There's been an awful lot of back-and-forth.  Should women get mammograms?  Should they not?  Do mammograms really help?  Or are they just a waste of money?

Now a new study has found that mammography has, indeed, led to fewer late-stage breast cancers, according to newswise.com.

In the last 30 years, since mammography was introduced, late-stage breast cancer incidence has decreased by 37 percent, a new study from the University of Michigan Comprehensive Cancer Center finds.

The analysis takes into account an observed underlying trend of increased breast cancer incidence present since the 1940s, a sort of inflation rate for breast cancer, the Web site reports.

Researchers looked at early-stage and late-stage breast cancer diagnoses between 1977-1979, before mammography became popular, and compared it to diagnoses between 2007-2009. Based on trends observed in the pre-mammography period of the 1940s to the 1970s as well as continued trends over time, the researchers took into account a central estimated increase in breast cancer incidence of 1.3 percent per year.

The result?  The incidence of breast cancer has decreased by a shocking almost 40 percent.  Early-stage breast cancer incidence increased 48 percent from 1977-1979 to 2007-2009, but that may be because we've found better ways to detect it when it's curable.

“When you factor in this temporal trend, our analysis shows that there has been a shift from late-stage to early-stage breast cancer over the last 30 years. This is what you would expect with a successful screening program.

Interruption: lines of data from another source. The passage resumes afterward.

File: config.mk
export PLATFORM = sky130hd
export DESIGN_NAME = iomem_tone_gen
export DESIGN_NICKNAME = d
export VERILOG_FILES = /design/src/rtl/tone_pkg.sv /design/src/rtl/tone_cmd_fifo.sv /design/src/rtl/iomem_tone_gen.sv
export SDC_FILE = /design/constraint.sdc
export NUM_CORES = 1
export LEC_CHECK = 0
export ABC_AREA = 1
export BUFFER_PORTS_ARGS = -buffer_cell sky130_fd_sc_hd__buf_2
export CORE_UTILIZATION = 50
export CTS_BUF_LIST = sky130_fd_sc_hd__clkbuf_4
export CTS_CLUSTER_SIZE = 25
export DETAILED_ROUTE_END_ITERATION = 8
export PLACE_DENSITY = 0.77
export SLEW_MARGIN = 20
export SYNTH_ARGS = -nofsm -noshare
export SYNTH_HDL_FRONTEND = slang
export SYNTH_SLANG_ARGS = --single-unit
File: constraint.sdc
create_clock -name clk -period 3.5 [get_ports clk]
set_input_delay 0.175 -clock clk [delete_from_list [all_inputs] [get_ports clk]]
set_output_delay 0.175 -clock clk [all_outputs]
set_load 0.01 [all_outputs]
File: src/rtl/tone_pkg.sv
// rtl/tone_pkg.sv - shared constants and FSM encoding for the iomem tone generator
//
// Purpose: register indices, STAT/CTRL bit positions and playback state type
//          used by iomem_tone_gen and its command FIFO.
// Ports:   none (package).
package tone_pkg;

  localparam logic [1:0] REG_CMD  = 2'd0;
  localparam logic [1:0] REG_STAT = 2'd1;
  localparam logic [1:0] REG_CTRL = 2'd2;
  localparam logic [1:0] REG_TDIV = 2'd3;

  localparam int STAT_BUSY    = 0;
  localparam int STAT_EMPTY   = 1;
  localparam int STAT_FULL    = 2;
  localparam int STAT_OVF     = 3;
  localparam int STAT_LVL_LSB = 4;

  localparam int CTRL_ABORT   = 0;
  localparam int CTRL_IRQ_EN  = 1;
  localparam int CTRL_CLR_OVF = 2;

  typedef enum logic [1:0] {
    IDLE = 2'd0,
    LOAD = 2'd1,
    PLAY = 2'd2
  } tone_state_t;

endpackage

File: src/rtl/tone_cmd_fifo.sv
// rtl/tone_cmd_fifo.sv - synchronous 32-bit command FIFO with flush
//
// Purpose: holds queued {duration, half_period} tone commands.
// Ports:
//   clk, resetn       clock, synchronous active-low reset
//   push, push_data   write request and data (ignored when full)
//   pop               read request, head advances (ignored when empty)
//   flush             empties the FIFO, overrides push/pop
//   head              current oldest entry
//   full, empty       status flags
//   level             number of stored entries
module tone_cmd_fifo #(
  parameter int DEPTH = 4,
  parameter int LW    = $clog2(DEPTH + 1)
) (
  input  logic          clk,
  input  logic          resetn,
  input  logic          push,
  input  logic [31:0]   push_data,
  input  logic          pop,
  input  logic          flush,
  output logic [31:0]   head,
  output logic          full,
  output logic          empty,
  output logic [LW-1:0] level
);

  localparam int PW = $clog2(DEPTH);

  logic [31:0]   mem [DEPTH];
  logic [PW-1:0] wr_ptr;
  logic [PW-1:0] rd_ptr;
  logic [LW-1:0] count;
  logic          do_push;
  logic          do_pop;

  assign full    = (count == LW'(DEPTH));
  assign empty   = (count == '0);
  assign level   = count;
  assign head    = mem[rd_ptr];
  assign do_push = push && !full;
  assign do_pop  = pop && !empty;

  function automatic logic [PW-1:0] ptr_inc(input logic [PW-1:0] p);
    return (p == PW'(DEPTH - 1)) ? '0 : p + PW'(1);
  endfunction

  always_ff @(posedge clk) begin
    if (!resetn || flush) begin
      wr_ptr <= '0;
      rd_ptr <= '0;
      count  <= '0;
    end else begin
      if (do_push) wr_ptr <= ptr_inc(wr_ptr);
      if (do_pop)  rd_ptr <= ptr_inc(rd_ptr);
      if (do_push && !do_pop)      count <= count + LW'(1);
      else if (do_pop && !do_push) count <= count - LW'(1);
    end
  end

  always_ff @(posedge clk) begin
    if (do_push && !flush) mem[wr_ptr] <= push_data;
  end

endmodule

File: src/rtl/iomem_tone_gen.sv
// rtl/iomem_tone_gen.sv - PicoSoC iomem tone/buzzer peripheral with command queue
//
// Purpose: bus decode, register file and playback FSM; queued notes are played
//          back to back as a square wave, irq_done pulses per finished note.
// Ports:
//   clk, resetn        clock, synchronous active-low reset
//   iomem_valid/ready  bus request / one-cycle acknowledge
//   iomem_wstrb        byte strobes, 0 = read
//   iomem_addr         [31:24] page, [3:2] register
//   iomem_wdata/rdata  write data / read data (valid with ready)
//   tone_out           square-wave output
//   tone_busy          high while a note plays
//   irq_done           one-cycle pulse at natural note end when IRQ_EN=1
module iomem_tone_gen
  import tone_pkg::*;
#(
  parameter logic [7:0] ADDR_PAGE    = 8'h06,
  parameter int         FIFO_DEPTH   = 4,
  parameter int         TICK_DIV_RST = 12000
) (
  input  logic        clk,
  input  logic        resetn,
  input  logic        iomem_valid,
  output logic        iomem_ready,
  input  logic [3:0]  iomem_wstrb,
  input  logic [31:0] iomem_addr,
  input  logic [31:0] iomem_wdata,
  output logic [31:0] iomem_rdata,
  output logic        tone_out,
  output logic        tone_busy,
  output logic        irq_done
);

  localparam int LW = $clog2(FIFO_DEPTH + 1);

  logic          hit, wr, cmd_wr, ctrl_wr, tdiv_wr, abort;
  logic [1:0]    reg_sel;
  logic [31:0]   rd_val;
  logic          irq_en, ovf;
  logic [23:0]   tick_div;
  logic          fifo_pop, fifo_full, fifo_empty;
  logic [31:0]   fifo_head;
  logic [LW-1:0] fifo_level;
  tone_state_t   state;
  logic [15:0]   hp, half_cnt, dur_cnt;
  logic [23:0]   tick_cnt;
  logic          unused_addr;

  assign unused_addr = ^{iomem_addr[23:4], iomem_addr[1:0]};

  // The !iomem_ready term keeps a held request from being decoded twice.
  assign hit     = iomem_valid && !iomem_ready && (iomem_addr[31:24] == ADDR_PAGE);
  assign reg_sel = iomem_addr[3:2];
  assign wr      = hit && (iomem_wstrb != 4'h0);
  assign cmd_wr  = wr && (reg_sel == REG_CMD)  && (iomem_wstrb == 4'hF);
  assign ctrl_wr = wr && (reg_sel == REG_CTRL) && iomem_wstrb[0];
  assign tdiv_wr = wr && (reg_sel == REG_TDIV) && (iomem_wstrb == 4'hF);
  assign abort   = ctrl_wr && iomem_wdata[CTRL_ABORT];

  assign fifo_pop  = (state == IDLE) && !fifo_empty && !abort;
  assign tone_busy = (state == PLAY);

  tone_cmd_fifo #(.DEPTH(FIFO_DEPTH), .LW(LW)) u_fifo (
    .clk       (clk),
    .resetn    (resetn),
    .push      (cmd_wr),
    .push_data (iomem_wdata),
    .pop       (fifo_pop),
    .flush     (abort),
    .head      (fifo_head),
    .full      (fifo_full),
    .empty     (fifo_empty),
    .level     (fifo_level)
  );

  always_comb begin
    rd_val = '0;
    case (reg_sel)
      REG_STAT: begin
        rd_val[STAT_BUSY]                    = tone_busy;
        rd_val[STAT_EMPTY]                   = fifo_empty;
        rd_val[STAT_FULL]                    = fifo_full;
        rd_val[STAT_OVF]                     = ovf;
        rd_val[STAT_LVL_LSB+3:STAT_LVL_LSB]  = 4'(fifo_level);
      end
      REG_CTRL: rd_val[CTRL_IRQ_EN] = irq_en;
      REG_TDIV: rd_val[23:0]        = tick_div;
      default:  rd_val = '0;
    endcase
  end

  always_ff @(posedge clk) begin
    if (!resetn) begin
      iomem_ready <= 1'b0;
      iomem_rdata <= '0;
      irq_en      <= 1'b0;
      ovf         <= 1'b0;
      tick_div    <= 24'(TICK_DIV_RST);
    end else begin
      iomem_ready <= hit;
      iomem_rdata <= (hit && (iomem_wstrb == 4'h0)) ? rd_val : '0;
      if (ctrl_wr) begin
        irq_en <= iomem_wdata[CTRL_IRQ_EN];
        if (iomem_wdata[CTRL_CLR_OVF]) ovf <= 1'b0;
      end
      // Full is the pre-pop level, so a write racing a pop is still dropped.
      if (cmd_wr && fifo_full) ovf <= 1'b1;
      if (tdiv_wr) tick_div <= (iomem_wdata[23:0] == 24'd0) ? 24'd1 : iomem_wdata[23:0];
    end
  end

  always_ff @(posedge clk) begin
    if (!resetn) begin
      state    <= IDLE;
      tone_out <= 1'b0;
      irq_done <= 1'b0;
      hp       <= '0;
      half_cnt <= '0;
      dur_cnt  <= '0;
      tick_cnt <= '0;
    end else begin
      irq_done <= 1'b0;
      if (abort) begin
        state    <= IDLE;
        tone_out <= 1'b0;
      end else begin
        case (state)
          IDLE: begin
            tone_out <= 1'b0;
            // The head is captured as it is popped; LOAD then works on the copy.
            if (!fifo_empty) begin
              hp      <= fifo_head[15:0];
              dur_cnt <= fifo_head[31:16];
              state   <= LOAD;
            end
          end
          LOAD: begin
            if (dur_cnt == 16'd0) begin
              state <= IDLE;
            end else begin
              half_cnt <= hp - 16'd1;
              tick_cnt <= tick_div - 24'd1;
              tone_out <= 1'b0;
              state    <= PLAY;
            end
          end
          PLAY: begin
            if (half_cnt == 16'd0) begin
              half_cnt <= hp - 16'd1;
              if (hp != 16'd0) tone_out <= ~tone_out;
            end else begin
              half_cnt <= half_cnt - 16'd1;
            end
            if (tick_cnt == 16'd0) begin
              tick_cnt <= tick_div - 24'd1;
              dur_cnt  <= dur_cnt - 16'd1;
              if (dur_cnt == 16'd1) begin
                tone_out <= 1'b0;
                irq_done <= irq_en;
                state    <= IDLE;
              end
            end else begin
              tick_cnt <= tick_cnt - 24'd1;
            end
          end
          default: state <= IDLE;
        endcase
      end
    end
  end

endmodule

==> metrics, run 1 <==
CP arrival=3.65 ns; Hold Path Class=in2reg; Synth area leaders=edfxtp_1, dfxtp_1, nor2_1; Via-to-Cell Ratio=5.34; area of the mapped netlist=0.0128 mm^2; final hold viol count=0; Most common cell on crit path=dlygate4sd3_1; Multi-input gate area=0.00537 mm^2; Cells after Synth=1,559; FP Rows=58; Least-Margin Pin Slew=1.08 ns; TritonCTS clock tree=done; Critical Path Max Stage Delay=0.64 ns; vias in the first global route=10,800; Hold Crit Start=iomem_addr[31]; clk buf depth=3; H-tree depth=3; Peak Freq=0.324 GHz; Seq. cell area=0.00657 mm^2; initial antenna violation count=1; CP Capture Type=register; Synth Register Bits=264; FF-to-FF End=iomem_rdata[0]; maximum vdd ir drop=0.000419 V; DP HPWL=21,100 um; Routed wire per std cell=15.4 um; outcome=complete, no violations; Initial Util=50.8%; Setup violations, final=0; Remaining Overflow, GRT=0; CTS Root Cell=clkbuf_4; Clock transition at path regs=0.07 ns; DRC errors left=0; fin nets=1,803; Die W=162 um; share of the synthesized area in the top cell type=30.1%; Pre-antenna DRT Iters=7; EDFF count, synth=128; critical path's slowest cell=dlygate4sd3_1; Core ar.=0.0251 mm^2; sequential area share after synthesis=51.5%; Clock Skew=0.0359 ns; max-cap violation count=0; RSZ-0062 raised after global routing=false; crit-path max FO=23; Iter 0 DRT Violations=859; reg-to-reg setup timing slack=0.73 ns; number of CTS-inserted buffers=71; fillers=2,205; setup_tns=0 ns; gpl congestion=0.937; Worst Hold Path EP=hp[6]; die height=162 um; Slew Limit Fails=0; Via Count=11,200; largest net degree at the start of global routing=52; layout overhead on the synthesized area=16.2%; CP Data Required Time=4.06 ns; gr usage total=25.3%; Yosys cell types=50; critical path, cell by cell=dlygate4sd3_1 > buf_2 > nor2_1 > dlygate4sd3_1 > nand2_1 > nor2_4 > dlygate4sd3_1 > inv_1 > nor2_1 > nand3_1 > o22ai_1; Slew HR=28.0%; CP Class=in2reg; leakage power=6.17 nW; final period utilization=88.2%; total power=10.9 mW; Antenna Violating Nets Remaining=0; clk_lat worst skew=0.69 ns; PortBufs=76; Yosys top cell by area=edfxtp_1; Avg Cell Area, Syn=8.19 um^2; Ys Warns=0; Critical R2R Launch=iomem_ready; WL final=32,300 um; global-route wire length before repair=52,500 um; Synth Flop Type=dfxtp_1; TritonCTS sink count=264; Worst setup SP type=input pin; WHS=0.139 ns; # IOs=107; full die area=0.0262 mm^2; Tmin final=3.09 ns; power per standard cell area=737 mW/mm^2; Worst Path Buf+Inv=5; Async SR Flop Fraction=0%; Crit path max-delay family=buffers and inverters; Worst Hold Path Cells=7; share of layout cells above drive strength 1=13.4%; post-cts sizing count=0; R2R depth=8
[synth_stat cells (2+ instances only)]
library cell / count
o211ai_1: 4
nand3_2: 2
edfxtp_1: 128
dfxtp_1: 136
nand4_1: 20
clkbuf_1: 33
buf_1: 2
o21ai_1: 8
nand2_2: 2
inv_1: 140
xor2_1: 46
inv_2: 3
a22oi_1: 8
nand3_4: 2
buf_6: 4
xnor2_1: 10
ha_1: 17
buf_4: 12
nor2_2: 7
a21oi_1: 85
o21ai_0: 145
nand2_1: 274
nor2_1: 301
nor2_4: 6
nor3_1: 13
o22ai_1: 31
nand3_1: 81
a21oi_2: 2
buf_2: 13
nor4_1: 3
clkinv_1: 2
[flip-flops by register name, summed over array words and instances, names as in the netlist, 3 cells and up, named ones only]
register      count
tick_div         24
u_fifo.mem      128
tick_cnt         24
iomem_rdata      24
hp               16
half_cnt         16
u_fifo.level      3
dur_cnt          16
[worst reg2reg max path: stages (launching register included)]
cell and delay (ns):
dfxtp_1 0.31, nor2_1 0.11, nand3_1 0.12, nor2_4 0.18
dlygate4sd3_1 0.64, inv_1 0.09, nor2_1 0.17, nand3_1 0.59
o22ai_1 0.44
[what timing repair did]
action	in CTS	in global routing
hold buffers	46	0
setup buffers	0	0
hold endpoints to repair	158	0
[metrics by stage]
stage / area [um^2] / cells / util [%] / setup slack (ns)
4_1_cts: 14800 / 2103 / 59.0 / 0.480
6_report: 14800 / 2104 / 59.1 / 0.412
2_1_floorplan: 12800 / 1566 / - / 0.502
3_3_place_gp: 13400 / 1925 / 53.4 / 0.942
3_5_place_dp: 13400 / 1925 / 53.4 / 0.901
5_1_grt: 14800 / 2104 / 59.1 / 0.244
[layout by cell type, fill, tap and decap left out, types with 20 or more instances in the layout]
| cell | instances |
|---|---|
| nor2_1 | 297 |
| nand2_1 | 274 |
| o21ai_0 | 145 |
| inv_1 | 140 |
| dfxtp_1 | 135 |
| edfxtp_1 | 128 |
| clkbuf_4 | 105 |
| a21oi_1 | 85 |
| nand3_1 | 81 |
| buf_2 | 76 |
| xor2_1 | 46 |
| dlygate4sd3_1 | 46 |
| o22ai_1 | 31 |
| clkinv_1 | 21 |
| nand4_1 | 20 |
[cell type report]
type | count | share of cell area [%]
Antenna cell | 1 | 0.0169
Clock buffer | 105 | 5.32
Clock inverter | 27 | 1.15
Inverter | 146 | 3.70
Multi-Input combinational cell | 1092 | 36.2
Sequential cell | 264 | 44.3
Tap cell | 330 | 2.78
Timing Repair Buffer | 139 | 6.53
[power by group]
| part | switching, mW | leakage [nW] | total [mW] | internal (mW) |
|---|---|---|---|---|
| logic | 2.72 | 3.34 | 4.13 | 1.42 |
| registers | 0.376 | 2.26 | 3.96 | 3.58 |
| clock network | 1.30 | 0.566 | 2.84 | 1.54 |
[per-layer routing]
layer  GRT usage (%)  vias to the layer above  routed length [um]
li1                -                     5517                   -
met1            29.8                     5221               13000
met2            44.3                      397               16000
met3            4.67                      102                2020
met4            12.3                        0                1290
met5               0                        -                   0
[cells by family after synthesis]
logic type	share of synthesized area, %
muxes	0.0784
AOI/OAI and AO/OA	12.3
other	0.0294
buffers and inverters	6.90
DFF	51.5
and+or+nand+nor	23.6
adders and majority gates	1.82
xor gates and xnor gates	3.84
[worst max-delay path by stage]
stage | start | endpoint | slack, ns | cells after the start
after global routing | iomem_addr[28] | iomem_rdata[0] | 0.24 | 11
final | iomem_addr[28] | iomem_rdata[0] | 0.41 | 11
after global placement | iomem_ready | u_fifo.mem[2][20] | 0.94 | 10
after CTS | iomem_addr[28] | iomem_rdata[0] | 0.48 | 11
after detailed placement | iomem_ready | u_fifo.mem[2][20] | 0.90 | 10
after floorplan | iomem_ready | u_fifo.mem[3][0] | 0.50 | 9
No activity file was read; power rests on OpenSTA's default activity.
==> inputs of run 2 (changes only) <==
Settings changed: SYNTH_HIERARCHICAL set to 1.
==> metrics, run 2 <==
gr usage total=25.5%; initial antenna violation count=1; Peak Freq=0.313 GHz; R2R depth=16; TritonCTS clock tree=done; CTS Root Cell=clkbuf_4; RSZ-0062 raised after global routing=false; max FFs per register=128; Avg Cell Area, Syn=8.17 um^2; maximum vdd ir drop=0.000368 V; TritonCTS sink count=264; Critical R2R Launch=iomem_ready; Async SR Flop Fraction=0%; commonest non-fill, non-tap cell in the layout=nor2_1; FF-to-FF End=u_fifo/level[2]; # IOs=107; Setup violations, final=0; synth cell count leaders=nor2_1, nand2_1, inv_1, dfxtp_1, edfxtp_1; DRC errors left=0; Initial Util=51.1%; Antenna Violating Nets Remaining=0; CP Class=in2reg; H-tree depth=3; layout overhead on the synthesized area=14.6%; Yosys top cell by area=edfxtp_1; largest net degree at the start of global routing=65; Slew Limit Fails=0; EDFF count, synth=128; Worst setup SP type=input pin; clk buf depth=3; share of layout cells above drive strength 1=12.7%; max-cap violation count=0; DP HPWL=22,000 um; outcome=complete, no violations; crit-path max FO=4; Slew HR=41.3%; Tmin final=3.19 ns; PortBufs=76; total power=10.2 mW; most frequent cells in the layout=nor2_1, nand2_1, inv_1; Post-CTS Setup Bufs=0; Largest Register=u_fifo/mem; die height=162 um; Cells after Synth=1,573; Synth area leaders=edfxtp_1, dfxtp_1, nor2_1; leakage power=6.16 nW; setup ws final=0.306 ns; Least-Margin Pin Slew=0.878 ns; power per standard cell area=693 mW/mm^2; sequential area share after synthesis=51.1%; crit path from=iomem_addr[28]; Via Count=11,200; setup_tns=0 ns; fillers=2,201; Remaining Overflow, GRT=0; reg-to-reg setup timing slack=0.62 ns; CP arrival=3.78 ns; Die W=162 um; WL final=33,100 um; Synth Flop Type=dfxtp_1; gpl congestion=0.953; post-place setup slack=0.730 ns; Hold Path Class=in2reg; share of the synthesized area in the top cell type=29.9%; Via-to-Cell Ratio=5.30; Ys Warns=6; vias in the first global route=10,500; clk_lat worst skew=0.71 ns; count leader, synth=nor2_1; Yosys cell types=47; Clock Skew=0.0340 ns; global-route wire length before repair=52,900 um; Iter 0 DRT Violations=1,017; FP Rows=58; final hold viol count=0; CP Capture Type=register; Core ar.=0.0252 mm^2; Routed wire per std cell=15.7 um; Clock transition at path regs=0.06 ns; full die area=0.0264 mm^2; fin nets=1,816; crit path to=u_fifo/level[2]; Pre-antenna DRT Iters=5; number of CTS-inserted buffers=70; CP Data Required Time=4.08 ns; Synth Register Bits=264; area of the mapped netlist=0.0129 mm^2; final period utilization=91.3%
run 2: kinds of logic (layout without fill, tap and decap cells):
family                     Yosys count  in the layout  share of synthesized area [%]
AOI/OAI and AO/OA                  277            277                           11.5
xor gates and xnor gates            57             57                           3.88
adders and majority gates           20             20                           2.00
buffers and inverters              213            410                           7.50
DFF                                264            264                           51.1
other                                1              9                         0.0292
and+or+nand+nor                    741            741                           24.0
run 2: area by class of cell:
| class | instances | area [um^2] | area share [%] |
|---|---|---|---|
| repair buffers | 139 | 968 | 6.58 |
| well taps | 330 | 413 | 2.80 |
| diodes | 1 | 2.50 | 0.0170 |
| clock buffers | 93 | 698 | 4.74 |
| multi-input cells | 1103 | 5360 | 36.4 |
| clock inverters | 31 | 156 | 1.06 |
| inverters | 147 | 561 | 3.81 |
| flip-flops and latches | 264 | 6570 | 44.6 |
run 2: routing by layer:
layer | GRT usage [%] | wire length (um) | vias up
li1 | - | - | 5532
met1 | 33.0 | 14000 | 5125
met2 | 42.0 | 15500 | 443
met3 | 4.89 | 2570 | 80
met4 | 10.0 | 976 | 0
met5 | 0 | 0 | -
run 2: per-stage QoR:
stage          utilization (%)  cell area, um^2  hold slack, ns  cells
3_3_place_gp              53.3            13400           0.389   1937
4_1_cts                   58.5            14700          0.0750   2107
6_report                  58.5            14700           0.133   2108
2_1_floorplan                -            12900           0.274   1580
5_1_grt                   58.5            14700           0.186   2108
3_5_place_dp              53.3            13400           0.395   1937
run 2: worst max-delay path, stage by stage:
cell	delay (ns)
dlygate4sd3_1	0.54
buf_2	0.12
nor2_1	0.06
dlygate4sd3_1	0.54
nand2_1	0.07
nor2_2	0.25
nand2_1	0.12
nor4_1	0.50
nand2_1	0.20
inv_1	0.15
ha_1	0.19
inv_1	0.07
fa_1	0.41
inv_1	0.07
nand2_1	0.07
nand3_1	0.10
nand2_1	0.05
inv_1	0.05
nor2_1	0.04
run 2: worst min-delay path by stage:
stage | from | slack, ns | to | cells past startpoint
CTS | iomem_addr[30] | 0.08 | ovf | 8
finish | iomem_addr[30] | 0.13 | ovf | 8
global route | iomem_addr[30] | 0.19 | ovf | 7
detailed placement | iomem_wdata[29] | 0.39 | u_fifo/mem[3][29] | 1
global placement | iomem_wdata[29] | 0.39 | u_fifo/mem[2][29] | 1
floorplan | iomem_wdata[0] | 0.27 | u_fifo/mem[0][0] | 0
run 2: power breakdown:
| part | switching (mW) | internal (mW) |
|---|---|---|
| Clock | 1.33 | 1.27 |
| Combinational | 2.45 | 1.28 |
| Sequential | 0.332 | 3.54 |
| Total | 4.11 | 6.10 |
run 2: repair_timing:
action,CTS,global route
hold buffers,46,0
endpoints found under the hold margin,158,0
resized for setup,0,0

Not only are we detecting more early-stage cancer, but we are decreasing the number of late-stage cases that tend to be more challenging to treat and more deadly,” says senior study author Mark Helvie, M.D., professor of radiology and director of breast imaging at the U-M Comprehensive Cancer Center.

So get a mammogram?  It's up to you.  But my money -- as an early-stage breast cancer survivor -- is, get it.